Given that ARDS is a complex disorder, and that ARDS induced by COVID-19 is a new phenomenon, it will be challenging to demonstrate clinical efficacy with any intervention for COVID-19 ARDS. Patients that go onto ventilators may fall on different parts of the spectrum of ARDS phases, and they may have multiple comorbidities. In order to know whether an intervention is effective, the patients have to be carefully sorted so that intervention versus control is compared for patients that are matched on all other factors.
Conclusions
We share the community hope that MSC will play a useful role in treating the respiratory complications from COVID-19. But as the scientists that manage CellTrials.org, the most complete database of cell therapy clinical trials, we have an ethical responsibility to point out that the past performance of MSC in this arena is being hyped by most of the companies that are proposing to offer MSC therapy for COVID-19.

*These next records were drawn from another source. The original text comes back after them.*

===== src/rtl/mul_seq_ctrl.sv =====
// rtl/mul_seq_ctrl.sv - shift-and-add 16x16 (low 16 bits) multiplier sequencer driving a shared ALU
// Optional MUL_SEQ_EARLY_EXIT_EN: leave RUN as soon as the remaining multiplier bits are all zero.
module mul_seq_ctrl (
    input  logic        clk,
    input  logic        rst_n,
    input  logic        start,
    input  logic [15:0] op_a,
    input  logic [15:0] op_b,
    output logic        busy,
    output logic        out_valid,
    input  logic        out_ready,
    output logic [15:0] product,
    output logic        alu_own,
    output logic [4:0]  alu_opcode,
    output logic [1:0]  alu_funct,
    output logic [15:0] alu_rs,
    output logic [15:0] alu_rt,
    input  logic [15:0] alu_res
);

    typedef enum logic [1:0] {
        S_IDLE = 2'd0,
        S_RUN  = 2'd1,
        S_DONE = 2'd2
    } state_t;

    localparam logic [4:0] ALU_OP_MUL_STEP = 5'b11011;
    localparam logic [1:0] ALU_FUNCT_ADD   = 2'b00;

    state_t      r_state;
    state_t      w_state_nxt;
    logic [15:0] r_acc;
    logic [15:0] r_mcand;
    logic [15:0] r_mplr;
    logic [3:0]  r_cnt;
    logic [15:0] w_acc_nxt;
    logic [15:0] w_mcand_nxt;
    logic [15:0] w_mplr_nxt;
    logic [3:0]  w_cnt_nxt;
    logic        w_last;

`ifdef MUL_SEQ_EARLY_EXIT_EN
    assign w_last = (r_cnt == 4'd15) || (r_mplr[15:1] == 15'd0);
`else
    assign w_last = (r_cnt == 4'd15);
`endif

    always_comb begin
        w_state_nxt = r_state;
        w_acc_nxt   = r_acc;
        w_mcand_nxt = r_mcand;
        w_mplr_nxt  = r_mplr;
        w_cnt_nxt   = r_cnt;
        case (r_state)
            S_IDLE: begin
                if (start) begin
                    w_acc_nxt   = 16'd0;
                    w_mcand_nxt = op_a;
                    w_mplr_nxt  = op_b;
                    w_cnt_nxt   = 4'd0;
                    w_state_nxt = S_RUN;
                end
            end
            S_RUN: begin
                // The shared ALU computes acc + shifted multiplicand; carry is dropped.
                if (r_mplr[0]) begin
                    w_acc_nxt = alu_res;
                end
                w_mcand_nxt = r_mcand << 1;
                w_mplr_nxt  = r_mplr >> 1;
                if (w_last) begin
                    w_state_nxt = S_DONE;
                end else begin
                    w_cnt_nxt = r_cnt + 4'd1;
                end
            end
            S_DONE: begin
                if (out_ready) begin
                    w_state_nxt = S_IDLE;
                end
            end
            default: begin
                w_state_nxt = S_IDLE;
            end
        endcase
    end

    always_ff @(posedge clk or negedge rst_n) begin
        if (!rst_n) begin
            r_state <= S_IDLE;
            r_acc   <= 16'd0;
            r_mcand <= 16'd0;
            r_mplr  <= 16'd0;
            r_cnt   <= 4'd0;
        end else begin
            r_state <= w_state_nxt;
            r_acc   <= w_acc_nxt;
            r_mcand <= w_mcand_nxt;
            r_mplr  <= w_mplr_nxt;
            r_cnt   <= w_cnt_nxt;
        end
    end

    assign busy       = (r_state == S_RUN) || (r_state == S_DONE);
    assign out_valid  = (r_state == S_DONE);
    assign product    = r_acc;
    assign alu_own    = (r_state == S_RUN);
    assign alu_opcode = alu_own ? ALU_OP_MUL_STEP : 5'd0;
    assign alu_funct  = ALU_FUNCT_ADD;
    assign alu_rs     = alu_own ? r_acc : 16'd0;
    assign alu_rt     = alu_own ? r_mcand : 16'd0;

endmodule
--- config.mk ---
export PLATFORM = sky130hd
export DESIGN_NAME = mem_port_arbiter
export DESIGN_NICKNAME = d
export VERILOG_FILES = /design/src/rtl/mem_port_arbiter.sv
export SDC_FILE = /design/constraint.sdc
export NUM_CORES = 1
export LEC_CHECK = 0
export BUFFER_PORTS_ARGS = -buffer_cell sky130_fd_sc_hd__clkbuf_2
export CORE_AREA = 2 2 86 88
export DETAILED_ROUTE_END_ITERATION = 10
export DIE_AREA = 0 0 88 90
export GPL_TIMING_DRIVEN = 1
export PLACE_DENSITY = 0.67
export SYNTH_ARGS = -nofsm -noshare
export SYNTH_HDL_FRONTEND = slang
export SYNTH_SLANG_ARGS = --single-unit
--- constraint.sdc ---
create_clock -name clk -period 2.75 [get_ports clk]
set_clock_uncertainty 0.15 [all_clocks]
set_input_delay 0.825 -clock clk [delete_from_list [all_inputs] [get_ports clk]]
set_output_delay 0.825 -clock clk [all_outputs]
set_load 0.1 [all_outputs]
<file path="src/rtl/tag_stream_src_if.sv">
// Byte-wide source slot of the host output multiplexer: request, select and data.
// No storage or latency; the mux consumes a byte in any cycle where select and request are both high.
// Back-pressure is the mux holding select low; the source keeps its byte and request stable meanwhile.
interface tag_stream_src_if;
    logic       omux_req_o;
    logic       omux_sel_i;
    logic [7:0] omux_data_o;

    modport master (
        output omux_req_o,
        output omux_data_o,
        input  omux_sel_i
    );

    modport slave (
        input  omux_req_o,
        input  omux_data_o,
        output omux_sel_i
    );
endinterface

</file>
<file path="src/rtl/tag_stream_src.sv">
// Buffers tagger timestamp records in a FIFO and streams them MSB-first, one byte per consume, to a mux slot.
// Latency: record strobed at edge N is counted at N, loaded into the holding register at N+1, requested after N+1.
// No back-pressure upstream: records arriving while the FIFO is full are dropped and counted (saturating).
module tag_stream_src #(
    parameter int RECORD_BYTES = 6,
    parameter int DEPTH        = 16,
    parameter int MAX_BURST    = 8
) (
    input  logic                          clk_i,
    input  logic                          nreset_i,
    input  logic                          en_i,
    input  logic [8*RECORD_BYTES-1:0]     rec_i,
    input  logic                          rec_valid_i,
    tag_stream_src_if.master              omux,
    output logic [$clog2(DEPTH):0]        fifo_level_o,
    output logic [15:0]                   lost_count_o,
    input  logic                          lost_clr_i
);

    localparam int W  = 8 * RECORD_BYTES;
    localparam int AW = $clog2(DEPTH);
    localparam int LW = AW + 1;
    localparam int BW = (RECORD_BYTES > 1) ? $clog2(RECORD_BYTES) : 1;
    localparam int CW = $clog2(MAX_BURST + 1);

    localparam logic [LW-1:0] LEVEL_FULL = LW'(DEPTH);
    localparam logic [BW-1:0] BIDX_LAST  = BW'(RECORD_BYTES - 1);
    localparam logic [CW-1:0] BURST_LAST = CW'(MAX_BURST - 1);

    logic [W-1:0]  r_mem [DEPTH];
    logic [AW-1:0] r_wptr;
    logic [AW-1:0] r_rptr;
    logic [LW-1:0] r_level;
    logic [W-1:0]  r_hold;
    logic          r_hold_valid;
    logic [BW-1:0] r_bidx;
    logic [CW-1:0] r_burst;
    logic          r_gap;
    logic [15:0]   r_lost;

    logic          w_req;
    logic          w_consume;
    logic          w_last;
    logic          w_wr;
    logic          w_drop;
    logic          w_pop;
    logic [7:0]    w_byte;

    // Level is the registered value: a pop in this cycle never frees a slot for this cycle's write.
    assign w_wr      = rec_valid_i && en_i && (r_level != LEVEL_FULL);
    assign w_drop    = rec_valid_i && en_i && (r_level == LEVEL_FULL);
    assign w_req     = r_hold_valid && !r_gap;
    assign w_consume = w_req && omux.omux_sel_i;
    assign w_last    = w_consume && (r_bidx == BIDX_LAST);
    assign w_pop     = (r_level != '0) && (!r_hold_valid || w_last);

    always_comb begin
        w_byte = '0;
        for (int i = 0; i < RECORD_BYTES; i++) begin
            if (r_bidx == BW'(RECORD_BYTES - 1 - i)) begin
                w_byte = r_hold[i*8 +: 8];
            end
        end
    end

    assign omux.omux_req_o  = w_req;
    assign omux.omux_data_o = w_byte;
    assign fifo_level_o     = r_level;
    assign lost_count_o     = r_lost;

    always_ff @(posedge clk_i) begin
        if (w_wr) begin
            r_mem[r_wptr] <= rec_i;
        end
    end

    always_ff @(posedge clk_i or negedge nreset_i) begin
        if (!nreset_i) begin
            r_wptr       <= '0;
            r_rptr       <= '0;
            r_level      <= '0;
            r_hold       <= '0;
            r_hold_valid <= 1'b0;
            r_bidx       <= '0;
            r_burst      <= '0;
            r_gap        <= 1'b0;
            r_lost       <= '0;
        end else begin
            if (w_wr) begin
                r_wptr <= r_wptr + AW'(1);
            end
            if (w_pop) begin
                r_rptr <= r_rptr + AW'(1);
            end

            case ({w_wr, w_pop})
                2'b10:   r_level <= r_level + LW'(1);
                2'b01:   r_level <= r_level - LW'(1);
                default: r_level <= r_level;
            endcase

            if (w_pop) begin
                r_hold       <= r_mem[r_rptr];
                r_hold_valid <= 1'b1;
            end else if (w_last) begin
                r_hold_valid <= 1'b0;
            end

            if (w_pop || w_last) begin
                r_bidx <= '0;
            end else if (w_consume) begin
                r_bidx <= r_bidx + BW'(1);
            end

            // A one-cycle request drop every MAX_BURST records lets the mux re-arbitrate.
            r_gap <= w_last && (r_burst == BURST_LAST);
            if (w_last) begin
                if (!w_pop || (r_burst == BURST_LAST)) begin
                    r_burst <= '0;
                end else begin
                    r_burst <= r_burst + CW'(1);
                end
            end

            if (w_drop) begin
                if (lost_clr_i) begin
                    r_lost <= 16'd1;
                end else if (r_lost != 16'hFFFF) begin
                    r_lost <= r_lost + 16'd1;
                end
            end else if (lost_clr_i) begin
                r_lost <= '0;
            end
        end
    end

endmodule

</file>
<file path="src/flat_wrapper.sv">
// flat-port wrapper written by rule: the top's interface ports become plain ports
module tag_stream_src_flat 
#(
    parameter int RECORD_BYTES = 6,
    parameter int DEPTH        = 16,
    parameter int MAX_BURST    = 8
)
  (clk_i, nreset_i, en_i, rec_i, rec_valid_i, fifo_level_o, lost_count_o, lost_clr_i, omux_omux_req_o, omux_omux_data_o, omux_omux_sel_i);
  tag_stream_src_if omux_i ();
  input  logic clk_i;
  input  logic nreset_i;
  input  logic en_i;
  input  logic [8*RECORD_BYTES-1:0] rec_i;
  input  logic rec_valid_i;
  output logic [$clog2(DEPTH):0] fifo_level_o;
  output logic [15:0] lost_count_o;
  input  logic lost_clr_i;
  output wire logic [$bits(omux_i.omux_req_o)-1:0] omux_omux_req_o;
  output wire logic [$bits(omux_i.omux_data_o)-1:0] omux_omux_data_o;
  input wire logic [$bits(omux_i.omux_sel_i)-1:0] omux_omux_sel_i;
  assign omux_omux_req_o = omux_i.omux_req_o;
  assign omux_omux_data_o = omux_i.omux_data_o;
  assign omux_i.omux_sel_i = omux_omux_sel_i;
  tag_stream_src #(.RECORD_BYTES(RECORD_BYTES), .DEPTH(DEPTH), .MAX_BURST(MAX_BURST)) u_core (.clk_i(clk_i), .nreset_i(nreset_i), .en_i(en_i), .rec_i(rec_i), .rec_valid_i(rec_valid_i), .omux(omux_i), .fifo_level_o(fifo_level_o), .lost_count_o(lost_count_o), .lost_clr_i(lost_clr_i));
endmodule
</file>
`src/rtl/pipe_ctrl_pkg.sv`:
```
// Shared types and constants for the pipeline hazard/control slice.
package pipe_ctrl_pkg;

  localparam int unsigned REG_W          = 4;
  localparam int unsigned DRAIN_W        = 2;
  localparam int unsigned HALT_DRAIN_DEF = 3;

  localparam logic [REG_W-1:0] REG_ZERO = 4'h0;

  typedef enum logic [1:0] {
    RUN    = 2'd0,
    DRAIN  = 2'd1,
    HALTED = 2'd2
  } state_e;

endpackage : pipe_ctrl_pkg

```
`src/rtl/pipeline_hazard_ctrl_hazard_detect.sv`:
```
// Load-use hazard compare between the decode instruction and the load in ID/EX.
module hazard_detect
  import pipe_ctrl_pkg::*;
(
  input  logic [REG_W-1:0] i_ifid_rs,
  input  logic [REG_W-1:0] i_ifid_rt,
  input  logic             i_ifid_rs_used,
  input  logic             i_ifid_rt_used,
  input  logic             i_idex_mem_read,
  input  logic             i_idex_reg_write,
  input  logic [REG_W-1:0] i_idex_rd,
  output logic             o_load_use
);

  logic w_load_dst;
  logic w_rs_hit;
  logic w_rt_hit;

  // Register 0 is hardwired, so a load targeting it never creates a dependency.
  assign w_load_dst = i_idex_mem_read & i_idex_reg_write & (i_idex_rd != REG_ZERO);
  assign w_rs_hit   = i_ifid_rs_used & (i_ifid_rs == i_idex_rd);
  assign w_rt_hit   = i_ifid_rt_used & (i_ifid_rt == i_idex_rd);
  assign o_load_use = w_load_dst & (w_rs_hit | w_rt_hit);

endmodule : hazard_detect

```
`src/rtl/pipeline_hazard_ctrl.sv`:
```
// Pipeline register enable/flush/bubble control: load-use stall, branch squash,
// halt drain sequencing and saturating stall/flush counters.
module pipeline_hazard_ctrl
  import pipe_ctrl_pkg::*;
#(
  parameter int unsigned CNT_W      = 16,
  parameter int unsigned HALT_DRAIN = HALT_DRAIN_DEF
) (
  input  logic             clk,
  input  logic             rst,
  input  logic [3:0]       ifid_rs,
  input  logic [3:0]       ifid_rt,
  input  logic             ifid_rs_used,
  input  logic             ifid_rt_used,
  input  logic             id_halt,
  input  logic             idex_mem_read,
  input  logic             idex_reg_write,
  input  logic [3:0]       idex_rd,
  input  logic             ex_branch_taken,
  output logic             pc_wen,
  output logic             ifid_wen,
  output logic             ifid_flush,
  output logic             idex_wen,
  output logic             idex_bubble,
  output logic             halted,
  output logic [CNT_W-1:0] stall_cycles,
  output logic [CNT_W-1:0] flush_cycles
);

  state_e             r_state;
  state_e             w_state_nxt;
  logic [DRAIN_W-1:0] r_drain_cnt;
  logic [DRAIN_W-1:0] w_drain_nxt;
  logic [CNT_W-1:0]   r_stall_cycles;
  logic [CNT_W-1:0]   r_flush_cycles;
  logic               w_load_use;
  logic               w_stall_inc;
  logic               w_flush_inc;

  hazard_detect u_hazard_detect (
    .i_ifid_rs        (ifid_rs),
    .i_ifid_rt        (ifid_rt),
    .i_ifid_rs_used   (ifid_rs_used),
    .i_ifid_rt_used   (ifid_rt_used),
    .i_idex_mem_read  (idex_mem_read),
    .i_idex_reg_write (idex_reg_write),
    .i_idex_rd        (idex_rd),
    .o_load_use       (w_load_use)
  );

  // State register and drain counter.
  always_ff @(posedge clk or posedge rst) begin
    if (rst) begin
      r_state     <= RUN;
      r_drain_cnt <= '0;
    end else begin
      r_state     <= w_state_nxt;
      r_drain_cnt <= w_drain_nxt;
    end
  end

  // Next-state: a taken branch outranks both the stall and the halt request.
  always_comb begin
    w_state_nxt = r_state;
    w_drain_nxt = r_drain_cnt;
    unique case (r_state)
      RUN: begin
        if (!ex_branch_taken && !w_load_use && id_halt) begin
          w_state_nxt = DRAIN;
          w_drain_nxt = DRAIN_W'(HALT_DRAIN);
        end
      end
      DRAIN: begin
        if (ex_branch_taken) begin
          w_state_nxt = RUN;
          w_drain_nxt = '0;
        end else if (r_drain_cnt <= DRAIN_W'(1)) begin
          w_state_nxt = HALTED;
          w_drain_nxt = '0;
        end else begin
          w_drain_nxt = r_drain_cnt - DRAIN_W'(1);
        end
      end
      HALTED: begin
        w_state_nxt = HALTED;
      end
      default: begin
        w_state_nxt = RUN;
        w_drain_nxt = '0;
      end
    endcase
  end

  // Output decode: enables, squash controls and counter increment strobes.
  always_comb begin
    pc_wen      = 1'b1;
    ifid_wen    = 1'b1;
    ifid_flush  = 1'b0;
    idex_wen    = 1'b1;
    idex_bubble = 1'b0;
    halted      = 1'b0;
    w_stall_inc = 1'b0;
    w_flush_inc = 1'b0;
    unique case (r_state)
      RUN: begin
        if (ex_branch_taken) begin
          ifid_flush  = 1'b1;
          idex_bubble = 1'b1;
          w_flush_inc = 1'b1;
        end else if (w_load_use) begin
          pc_wen      = 1'b0;
          ifid_wen    = 1'b0;
          idex_bubble = 1'b1;
          w_stall_inc = 1'b1;
        end else if (id_halt) begin
          pc_wen   = 1'b0;
          ifid_wen = 1'b0;
        end
      end
      DRAIN: begin
        if (ex_branch_taken) begin
          ifid_flush  = 1'b1;
          idex_bubble = 1'b1;
          w_flush_inc = 1'b1;
        end else begin
          pc_wen      = 1'b0;
          ifid_wen    = 1'b0;
          idex_bubble = 1'b1;
        end
      end
      HALTED: begin
        pc_wen   = 1'b0;
        ifid_wen = 1'b0;
        idex_wen = 1'b0;
        halted   = 1'b1;
      end
      default: begin
        pc_wen   = 1'b1;
      end
    endcase
  end

  // Saturating performance counters.
  always_ff @(posedge clk or posedge rst) begin
    if (rst) begin
      r_stall_cycles <= '0;
      r_flush_cycles <= '0;
    end else begin
      if (w_stall_inc && (r_stall_cycles != '1)) begin
        r_stall_cycles <= r_stall_cycles + CNT_W'(1);
      end
      if (w_flush_inc && (r_flush_cycles != '1)) begin
        r_flush_cycles <= r_flush_cycles + CNT_W'(1);
      end
    end
  end

  assign stall_cycles = r_stall_cycles;
  assign flush_cycles = r_flush_cycles;

endmodule : pipeline_hazard_ctrl

```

The five published clinical trials of MSC therapy for ARDS were not able to establish statistically significant efficacy. Another six trials of MSC therapy for ARDS that were registered before the COVID-19 pandemic are currently recruiting.
Since the start of the COVID-19 pandemic through 15 April 2020, our CellTrials.org database of registered COVID-19 clinical trials counts 44 cell therapy trials, and 31 (70%) of them employ some form of MSC. Due to the speed with which investigators are launching COVID-19 trials, the trial descriptions may have been written in haste, and we have to be cautious not to over-interpret them. With that caveat, we find that 4 of the MSC trials have already been withdrawn, 21 MSC trials state that they will treat pneumonia, 5 MSC trials indicate they will treat ARDS, and 1 trial is tracking MSC impact on viral titers. The 5 new MSC trials for ARDS registered as of 15 April 2020 have a mean target enrollment of 41 patients (range from 16 to 60) and will take place in China, France, Denmark, and the United States.
What can we forecast about the outcomes of the many MSC trials for COVID-19 pneumonia? We can confidently predict that extravagant claims will be made in press releases: "100% of a handful of patients who received MSC survived!" But without control groups, and without statistical significance, such claims are scientifically meaningless.
The magnitude of the COVID-19 pandemic offers an opportunity to give MSC therapy to large numbers of patients with pneumonia or ARDS. But if that therapy is offered to everybody as a compassionate use with no control groups, which has been called for on a humanitarian basis4, it will be very difficult to interpret the outcomes. We anticipate that researchers may have to conduct retrospective studies of hospital records to tease out the statistical significance of MSC impact on lung function measurements in COVID-19 patients. We hope that these efforts are successful.